This post continues the series on Tide, sketching a possible design for routing and extraction that combines some of the best ideas from frameworks like Rocket, Actix, and Gotham.
-
Routing is how the framework maps from an HTTP request to an endpoint, i.e. a piece of code intended to handle the request.
-
Extraction is how an endpoint accesses data from the HTTP request.
The two concerns are usually somewhat coupled, because the extraction strategy shapes the signature of the endpoints that are being routed to. As we’ll see in this post, however, the coupling can be extremely loose.
Nothing in this post is set in stone! Rather, this is a sketch of one possible API direction, to kick off discussion and collaboration. Please leave your thoughts on the internals post.
A simple example
We’ll start with a very simple example “app” built on top of the routing and extraction system from this post, and then we’ll look at that system in closer detail.
The data
The app maintains a simple in-memory list of messages:
#[derive(Serialize, Deserialize)]
struct Message {
contents: String,
author: Option<String>,
// etc...
}
/// A handle to an in-memory list of messages
#[derive(Clone)]
struct Database { /* ... */ }
impl Database {
/// Create a handle to an empty database
fn new() -> Database;
/// Add a new message, returning its ID
fn insert(&mut self, msg: Message) -> u64;
/// Attempt to look up a message by ID
fn get(&mut self, id: u64) -> Option<Message>;
/// Attempt to edit a message; returns `false`
/// if `id` is not found.
fn set(&mut self, id: u64, msg: Message) -> bool;
}
This tiny API is meant as a stand-in for more complex back ends. The main point of interest is that Database
is a handle to a database, meaning that it is Clone
(and uses an Arc
under the hood). We’ll see why that’s important later on.
The web API: table of contents
We will build a simple, JSON-based web API for operating on this in-memory database. As per the last post, we’ll do this in two parts: a high-level “table of contents” showing how to route requests to endpoints, and then lower-level endpoint definitions.
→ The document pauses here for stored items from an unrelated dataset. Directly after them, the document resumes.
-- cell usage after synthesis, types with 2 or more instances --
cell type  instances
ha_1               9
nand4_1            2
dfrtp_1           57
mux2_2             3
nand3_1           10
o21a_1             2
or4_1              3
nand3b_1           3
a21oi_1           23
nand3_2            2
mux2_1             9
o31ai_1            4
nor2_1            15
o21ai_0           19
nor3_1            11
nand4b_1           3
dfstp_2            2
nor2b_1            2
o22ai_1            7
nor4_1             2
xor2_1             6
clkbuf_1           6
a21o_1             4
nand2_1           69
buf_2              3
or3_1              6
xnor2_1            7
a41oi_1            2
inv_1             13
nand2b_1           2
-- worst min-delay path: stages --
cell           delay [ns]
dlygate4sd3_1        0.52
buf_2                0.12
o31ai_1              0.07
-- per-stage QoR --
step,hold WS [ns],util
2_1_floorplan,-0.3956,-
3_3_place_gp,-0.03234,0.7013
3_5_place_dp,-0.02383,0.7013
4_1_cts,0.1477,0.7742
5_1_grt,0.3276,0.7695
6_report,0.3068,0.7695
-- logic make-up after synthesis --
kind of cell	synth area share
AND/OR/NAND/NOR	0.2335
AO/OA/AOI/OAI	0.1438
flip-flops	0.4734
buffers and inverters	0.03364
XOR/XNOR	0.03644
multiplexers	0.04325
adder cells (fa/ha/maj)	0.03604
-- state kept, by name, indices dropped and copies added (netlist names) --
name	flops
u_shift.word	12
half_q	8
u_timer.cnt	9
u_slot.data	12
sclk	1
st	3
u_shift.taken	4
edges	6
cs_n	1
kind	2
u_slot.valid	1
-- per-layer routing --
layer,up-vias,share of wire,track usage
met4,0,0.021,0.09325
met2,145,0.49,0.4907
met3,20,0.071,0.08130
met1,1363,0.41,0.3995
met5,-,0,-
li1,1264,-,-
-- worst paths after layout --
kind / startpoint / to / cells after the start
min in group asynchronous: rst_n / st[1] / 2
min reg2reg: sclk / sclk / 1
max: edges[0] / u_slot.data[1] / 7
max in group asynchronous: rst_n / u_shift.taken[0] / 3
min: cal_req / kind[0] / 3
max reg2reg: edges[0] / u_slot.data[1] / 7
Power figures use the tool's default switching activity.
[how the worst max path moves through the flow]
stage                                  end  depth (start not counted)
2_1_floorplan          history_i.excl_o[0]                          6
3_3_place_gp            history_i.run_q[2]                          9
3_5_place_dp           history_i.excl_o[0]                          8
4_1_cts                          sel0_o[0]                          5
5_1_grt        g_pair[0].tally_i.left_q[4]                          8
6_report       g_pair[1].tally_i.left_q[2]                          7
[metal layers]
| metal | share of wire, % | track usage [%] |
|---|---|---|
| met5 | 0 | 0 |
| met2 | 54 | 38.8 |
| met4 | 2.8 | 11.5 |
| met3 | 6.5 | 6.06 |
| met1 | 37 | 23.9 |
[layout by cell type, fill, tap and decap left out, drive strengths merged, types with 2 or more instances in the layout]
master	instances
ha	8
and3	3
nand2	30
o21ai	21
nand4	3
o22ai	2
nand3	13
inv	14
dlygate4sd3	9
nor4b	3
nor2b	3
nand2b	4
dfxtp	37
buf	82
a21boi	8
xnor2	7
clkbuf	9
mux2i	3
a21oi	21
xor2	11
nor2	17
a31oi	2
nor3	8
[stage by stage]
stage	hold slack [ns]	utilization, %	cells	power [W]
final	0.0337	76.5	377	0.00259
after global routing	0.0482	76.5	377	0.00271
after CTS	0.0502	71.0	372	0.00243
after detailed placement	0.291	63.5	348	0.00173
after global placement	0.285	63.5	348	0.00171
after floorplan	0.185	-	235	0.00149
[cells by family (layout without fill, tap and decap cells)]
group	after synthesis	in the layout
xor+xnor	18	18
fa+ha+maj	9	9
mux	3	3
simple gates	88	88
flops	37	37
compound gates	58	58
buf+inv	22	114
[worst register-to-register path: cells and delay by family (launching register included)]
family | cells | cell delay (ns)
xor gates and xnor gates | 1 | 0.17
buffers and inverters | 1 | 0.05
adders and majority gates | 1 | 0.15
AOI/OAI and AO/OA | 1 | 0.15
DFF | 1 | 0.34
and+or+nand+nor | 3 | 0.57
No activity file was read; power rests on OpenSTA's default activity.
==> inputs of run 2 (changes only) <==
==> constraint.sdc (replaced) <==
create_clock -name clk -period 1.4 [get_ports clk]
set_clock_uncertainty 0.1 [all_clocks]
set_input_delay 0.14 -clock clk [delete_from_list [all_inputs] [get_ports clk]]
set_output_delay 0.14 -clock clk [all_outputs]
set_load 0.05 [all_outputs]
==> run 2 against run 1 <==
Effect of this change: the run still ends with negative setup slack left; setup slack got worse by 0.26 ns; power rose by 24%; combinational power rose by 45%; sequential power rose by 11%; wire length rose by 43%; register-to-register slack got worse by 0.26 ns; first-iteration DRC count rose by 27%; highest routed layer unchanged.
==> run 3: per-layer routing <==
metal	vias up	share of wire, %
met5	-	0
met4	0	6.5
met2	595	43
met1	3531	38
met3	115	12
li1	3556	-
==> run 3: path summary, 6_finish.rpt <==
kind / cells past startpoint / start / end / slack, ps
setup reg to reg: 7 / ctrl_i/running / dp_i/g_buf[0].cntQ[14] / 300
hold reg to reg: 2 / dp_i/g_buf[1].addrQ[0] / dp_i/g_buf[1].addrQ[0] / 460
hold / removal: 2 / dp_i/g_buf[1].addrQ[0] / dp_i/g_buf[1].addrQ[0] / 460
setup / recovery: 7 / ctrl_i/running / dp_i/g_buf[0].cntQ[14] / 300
[src/rtl/dmac_rb_bitmap.sv]
module dmac_rb_bitmap #(
  parameter int N   = 64,
  parameter bit W1C = 1'b0
) (
  input  logic         clk,
  input  logic         rst_n,
  input  logic [N-1:0] set_i,
  input  logic [N-1:0] clr_i,
  input  logic [N-1:0] wmask_i,
  input  logic [N-1:0] wval_i,
  output logic [N-1:0] q_o
);
  logic [N-1:0] q_nxt;
  logic [N-1:0] kept;
  logic         upd;

  generate
    if (W1C) begin : g_w1c
      assign kept = q_o & ~(wmask_i & wval_i);
    end else begin : g_rw
      assign kept = (q_o & ~wmask_i) | (wval_i & wmask_i);
    end
  endgenerate

  always_comb begin
    q_nxt = (kept & ~clr_i) | set_i;
    upd   = (|set_i) | (|clr_i) | (|wmask_i);
  end

  always_ff @(posedge clk or negedge rst_n) begin
    if (!rst_n)   q_o <= '0;
    else if (upd) q_o <= q_nxt;
  end
endmodule
**config.mk**
```make
export PLATFORM = sky130hd
export DESIGN_NAME = bank_rom_mapper
export DESIGN_NICKNAME = d
export VERILOG_FILES = /design/src/rtl/bmap_pkg.sv /design/src/rtl/bmap_regs.sv /design/src/rtl/bmap_xlate.sv /design/src/rtl/bmap_arb.sv /design/src/rtl/bank_rom_mapper.sv
export SDC_FILE = /design/constraint.sdc
export NUM_CORES = 1
export LEC_CHECK = 0
export BUFFER_PORTS_ARGS = -buffer_cell sky130_fd_sc_hd__buf_4
export CAP_MARGIN = 20
export CORE_ASPECT_RATIO = 0.7
export CORE_MARGIN = 2
export CORE_UTILIZATION = 50
export CTS_BUF_LIST = sky130_fd_sc_hd__clkbuf_4 sky130_fd_sc_hd__clkbuf_8 sky130_fd_sc_hd__clkbuf_16
export CTS_CLUSTER_SIZE = 16
export DETAILED_ROUTE_END_ITERATION = 10
export HOLD_SLACK_MARGIN = 0.02
export PLACE_DENSITY = 0.9
export RECOVER_POWER = 25
export SKIP_LAST_GASP = 1
export SLEW_MARGIN = 20
export SYNTH_ARGS = -nofsm -noshare
export SYNTH_HDL_FRONTEND = slang
export SYNTH_SLANG_ARGS = --single-unit
```
**constraint.sdc**
```tcl
create_clock -name clk_i -period 3.74 [get_ports clk_i]
set_clock_uncertainty 0.2 [all_clocks]
set_input_delay 0.748 -clock clk_i [delete_from_list [all_inputs] [get_ports clk_i]]
set_output_delay 0.748 -clock clk_i [all_outputs]
set_load 0.005 [all_outputs]
```
**src/rtl/bmap_pkg.sv**
```systemverilog
package bmap_pkg;
  typedef enum logic [1:0] {
    SRC_IDLE = 2'd0,
    SRC_CODE = 2'd1,
    SRC_WIN  = 2'd2
  } rom_src_e;
endpackage

```
**src/rtl/bmap_regs.sv**
```systemverilog
module bmap_regs #(
  parameter int unsigned DAW       = 8,
  parameter int unsigned DW        = 8,
  parameter int unsigned BANK_W    = 4,
  parameter int unsigned NUM_PAGES = 10,
  parameter logic [DAW-1:0] BANK_ADDR = 8'hE8,
  parameter logic [DAW-1:0] WSEL_ADDR = 8'hE9
) (
  input  logic              clk_i,
  input  logic              rst_ni,
  input  logic              wr_i,
  input  logic [DAW-1:0]    addr_i,
  input  logic [DW-1:0]     wdata_i,
  output logic [BANK_W-1:0] bank_o,
  output logic [DW-1:0]     wsel_o,
  output logic              err_o
);
  localparam logic [BANK_W-1:0] LAST_PAGE = BANK_W'(NUM_PAGES - 1);

  logic [BANK_W-1:0] raw;
  logic              over;

  assign raw  = wdata_i[BANK_W-1:0];
  assign over = int'({1'b0, raw}) >= int'(NUM_PAGES);

  always_ff @(posedge clk_i or negedge rst_ni) begin
    if (!rst_ni) begin
      bank_o <= '0;
      err_o  <= 1'b0;
      wsel_o <= '0;
    end else if (wr_i) begin
      if (addr_i == BANK_ADDR) begin
        bank_o <= over ? LAST_PAGE : raw;
        err_o  <= over;
      end
      if (addr_i == WSEL_ADDR) wsel_o <= wdata_i;
    end
  end
endmodule

```
**src/rtl/bmap_xlate.sv**
```systemverilog
module bmap_xlate #(
  parameter int unsigned LOG_AW     = 12,
  parameter int unsigned PAGE_AW    = 11,
  parameter int unsigned PHYS_AW    = 15,
  parameter int unsigned BANK_W     = 4,
  parameter int unsigned FIXED_PAGE = 1,
  parameter int unsigned WIN_AW     = 6,
  parameter int unsigned DW         = 8
) (
  input  logic [LOG_AW-1:0]  code_addr_i,
  input  logic [BANK_W-1:0]  bank_i,
  input  logic [WIN_AW-1:0]  win_off_i,
  input  logic [DW-1:0]      wsel_i,
  output logic [PHYS_AW-1:0] code_phys_o,
  output logic [PHYS_AW-1:0] win_phys_o
);
  localparam int unsigned PG_W  = PHYS_AW - PAGE_AW;
  localparam int unsigned WIN_W = DW + WIN_AW;

  logic [PG_W-1:0] page;

  // Top bit of the logical address picks the fixed half
  assign page = code_addr_i[LOG_AW-1] ? PG_W'(FIXED_PAGE) : PG_W'(bank_i);
  assign code_phys_o = {page, code_addr_i[PAGE_AW-1:0]};

  if (PHYS_AW > WIN_W) begin : g_win_ext
    assign win_phys_o = {{(PHYS_AW-WIN_W){1'b0}}, wsel_i, win_off_i};
  end else begin : g_win_cut
    logic [WIN_W-1:0] full;
    assign full       = {wsel_i, win_off_i};
    assign win_phys_o = full[PHYS_AW-1:0];
  end
endmodule

```
**src/rtl/bmap_arb.sv**
```systemverilog
module bmap_arb
  import bmap_pkg::*;
#(
  parameter int unsigned PHYS_AW = 15
) (
  input  logic               clk_i,
  input  logic               rst_ni,
  input  logic               code_req_i,
  input  logic [PHYS_AW-1:0] code_phys_i,
  input  logic               win_req_i,
  input  logic [PHYS_AW-1:0] win_phys_i,
  output logic               code_gnt_o,
  output rom_src_e           src_o,
  output logic               rom_req_o,
  output logic [PHYS_AW-1:0] rom_addr_o
);
  logic               pend_q;
  logic [PHYS_AW-1:0] pend_addr_q;
  logic               park;

  // Held window read > code fetch > fresh window read
  always_comb begin
    code_gnt_o = 1'b0;
    park       = 1'b0;
    src_o      = SRC_IDLE;
    rom_addr_o = '0;
    if (pend_q) begin
      src_o      = SRC_WIN;
      rom_addr_o = pend_addr_q;
    end else if (code_req_i) begin
      code_gnt_o = 1'b1;
      src_o      = SRC_CODE;
      rom_addr_o = code_phys_i;
      park       = win_req_i;
    end else if (win_req_i) begin
      src_o      = SRC_WIN;
      rom_addr_o = win_phys_i;
    end
  end

  assign rom_req_o = src_o != SRC_IDLE;

  always_ff @(posedge clk_i or negedge rst_ni) begin
    if (!rst_ni) begin
      pend_q      <= 1'b0;
      pend_addr_q <= '0;
    end else begin
      pend_q <= park;
      if (park) pend_addr_q <= win_phys_i;
    end
  end
endmodule

```
**src/rtl/bank_rom_mapper.sv**
```systemverilog
module bank_rom_mapper
  import bmap_pkg::*;
#(
  parameter int unsigned LOG_AW     = 12,
  parameter int unsigned PAGE_AW    = 11,
  parameter int unsigned PHYS_AW    = 15,
  parameter int unsigned BANK_W     = 4,
  parameter int unsigned NUM_PAGES  = 10,
  parameter int unsigned FIXED_PAGE = 1,
  parameter int unsigned WIN_AW     = 6,
  parameter int unsigned DAW        = 8,
  parameter int unsigned DW         = 8,
  parameter logic [DAW-1:0] WIN_BASE  = 8'h40,
  parameter logic [DAW-1:0] BANK_ADDR = 8'hE8,
  parameter logic [DAW-1:0] WSEL_ADDR = 8'hE9
) (
  input  logic               clk_i,
  input  logic               rst_ni,
  input  logic               code_req_i,
  input  logic [LOG_AW-1:0]  code_addr_i,
  output logic               code_gnt_o,
  output logic               code_valid_o,
  output logic [DW-1:0]      code_rdata_o,
  input  logic               dat_req_i,
  input  logic               dat_we_i,
  input  logic [DAW-1:0]     dat_addr_i,
  input  logic [DW-1:0]      dat_wdata_i,
  output logic               dat_ack_o,
  output logic [DW-1:0]      dat_rdata_o,
  output logic               bank_err_o,
  output logic               rom_req_o,
  output logic [PHYS_AW-1:0] rom_addr_o,
  input  logic [DW-1:0]      rom_rdata_i
);
  logic [BANK_W-1:0]  bank;
  logic [DW-1:0]      wsel;
  logic [PHYS_AW-1:0] code_phys, win_phys;
  logic               in_win, win_rd, reg_wr;
  rom_src_e           src, src_q;

  assign in_win = dat_addr_i[DAW-1:WIN_AW] == WIN_BASE[DAW-1:WIN_AW];
  assign win_rd = dat_req_i && !dat_we_i && in_win;
  assign reg_wr = dat_req_i && dat_we_i;

  bmap_regs #(
    .DAW(DAW), .DW(DW), .BANK_W(BANK_W), .NUM_PAGES(NUM_PAGES),
    .BANK_ADDR(BANK_ADDR), .WSEL_ADDR(WSEL_ADDR)
  ) u_regs (
    .clk_i, .rst_ni,
    .wr_i(reg_wr), .addr_i(dat_addr_i), .wdata_i(dat_wdata_i),
    .bank_o(bank), .wsel_o(wsel), .err_o(bank_err_o)
  );

  bmap_xlate #(
    .LOG_AW(LOG_AW), .PAGE_AW(PAGE_AW), .PHYS_AW(PHYS_AW), .BANK_W(BANK_W),
    .FIXED_PAGE(FIXED_PAGE), .WIN_AW(WIN_AW), .DW(DW)
  ) u_xlate (
    .code_addr_i, .bank_i(bank), .win_off_i(dat_addr_i[WIN_AW-1:0]),
    .wsel_i(wsel), .code_phys_o(code_phys), .win_phys_o(win_phys)
  );

  bmap_arb #(.PHYS_AW(PHYS_AW)) u_arb (
    .clk_i, .rst_ni,
    .code_req_i, .code_phys_i(code_phys),
    .win_req_i(win_rd), .win_phys_i(win_phys),
    .code_gnt_o, .src_o(src), .rom_req_o, .rom_addr_o
  );

  always_ff @(posedge clk_i or negedge rst_ni) begin
    if (!rst_ni) src_q <= SRC_IDLE;
    else         src_q <= src;
  end

  assign code_valid_o = src_q == SRC_CODE;
  assign dat_ack_o    = src_q == SRC_WIN;
  assign code_rdata_o = rom_rdata_i;
  assign dat_rdata_o  = rom_rdata_i;
endmodule

```
==> impl_metrics.tcl <==
set metrics [dict create \
    via_per_inst 5.55 \
    grt_overflow 0 \
    post-route-util_pct 64.5 \
    fin_crit_sh_pct 82.8 \
    critical_path_peak_fanout 17 \
    path_cells "nor2b_1 > a22oi_1 > o21ai_0 > buf_4" \
    yosys.area.top_type "dfrtp_1" \
    final_nets 222 \
    drt_pass1_iterations 4 \
    place_area_um2 1940 \
    die_area_um2 3790 \
    route.detailed.drc 0 \
    drive_above_1_share_pct 48.9 \
    setup.worst_path.start_class "register" \
    routedWlPerCell_um 16.8 \
    cp.depth 4 \
    yosys.area.top_type_share_pct 45.4 \
    fin_area_um2 2030 \
    numCtsBuffers 5 \
    hold_depth 1 \
    area_growth_pct 22.6 \
    drtAntennaViolNets 0 \
    crit_path_top_delay_cell "nor2b_1" \
    tightest_slew_ns 1.56 \
    crit_type "reg -> out" \
    cp_num_buf_inv 1 \
    hold_viol_final 0 \
    status "finished, violations left" \
    antenna_found_initial 0 \
    path_delay_family "simple AND/OR/NAND/NOR gates" \
    setup_violations 0 \
    fp-row-count 17 \
    cts-root-buf "clkbuf_8" \
    ys_warn_count 0 \
    violations "max-capacitance violations, max-slew violations" \
    portBuffers 52 \
    place.gp.congestion 0.774 \
    critPathRequiredTime_ns 2.79 \
    core_area_um2 3150 \
    vias 1222 \
    ys_types 28 \
    pin_count 77 \
    dp_hpwl_um 2740 \
    finalWirelength_um 3690 \
    clockBufferDepth 2 \
    clkLatencyLatePin_ns 0.28 \
    finalPower_mw 0.733 \
    postCtsSetupBuffers 0 \
    grt_max_degree 31 \
    htreeDepth 2 \
    initial_core_util_pct 52.6 \
    powerDensity_nw_per_um2 361 \
    rsz0062_at_grt "false" \
    fillers 274 \
    critPathMaxStageDelay_ns 0.82 \
    ys_ff_latch 30 \
    die_x_um 72.8 \
    dr.first_iter.drc_count 30 \
    cts_sinks 30 \
    irDropWorstVdd_v 0.000269 \
    diodes 0 \
    die_height_um 52.1 \
    ys_seq_area_share_pct 45.4 \
    reg2regPathDepth 3 \
    grt_pass1_wl_um 5660 \
    fmax_ghz 0.323 \
    cts_tree "built" \
    grt.total_usage_pct 20.5 \
    synthTopCellsByArea "dfrtp_1, mux2_2, buf_4, mux2_4, a22oi_1" \
    syn_area_um2 1660 \
    avgSynthCellArea_um2 11.4 \
    endpoint_kind "primary output" \
    grt_pass1_vias 1218 \
    drv_slew 31 \
    clkTransAtPathRegs_ns 0.06 \
    hold_buffers 0 \
    drv_cap 1 \
    fin_tns_setup_ns 0 \
    fin_crit_ns 3.09 \
    slew_headroom_pct -4.11 \
    critPathArrivalTime_ns 2.15 \
    cts_resized 0 \
    syn_inst 145 \
    syn-num-nets 186 \
    holdCritPathClass "reg -> reg" \
    p_leak_nw 1.04 \
]
cell usage in the layout, fill, tap and decap left out:
master,instances
nor2_1,2
mux2i_1,1
mux2_2,18
nand2_1,13
nor2b_1,6
a31oi_1,1
o31ai_1,1
clkinv_2,1
clkbuf_8,6
nand3b_1,4
o21ai_0,10
or3_1,1
clkbuf_1,1
or4_4,1
o21ai_1,1
a2bb2oi_1,2
dfrtp_1,30
inv_1,4
o21a_1,1
and4bb_2,1
nor4_4,1
and3_1,1
buf_4,51
nand2b_1,1
mux2_4,8
a21oi_1,2
clkbuf_4,1
a22oi_1,11
nand4bb_4,1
The table of contents for the app is specified via a builder API:
fn main() {
// The endpoints will receive a handle to the app state, i.e. a `Database` instance
let mut app = App::new(Database::new());
app.at("/message").post(new_message);
app.at("/message/{}").get(get_message);
app.at("/message/{}").put(set_message);
app.serve();
}
Posting at /message
creates a new message, while /message/{}
allows retrieving and editing existing messages. The {}
segment matches any single URL segment (not containing a separator). We’ll see how to extract the matched data momentarily.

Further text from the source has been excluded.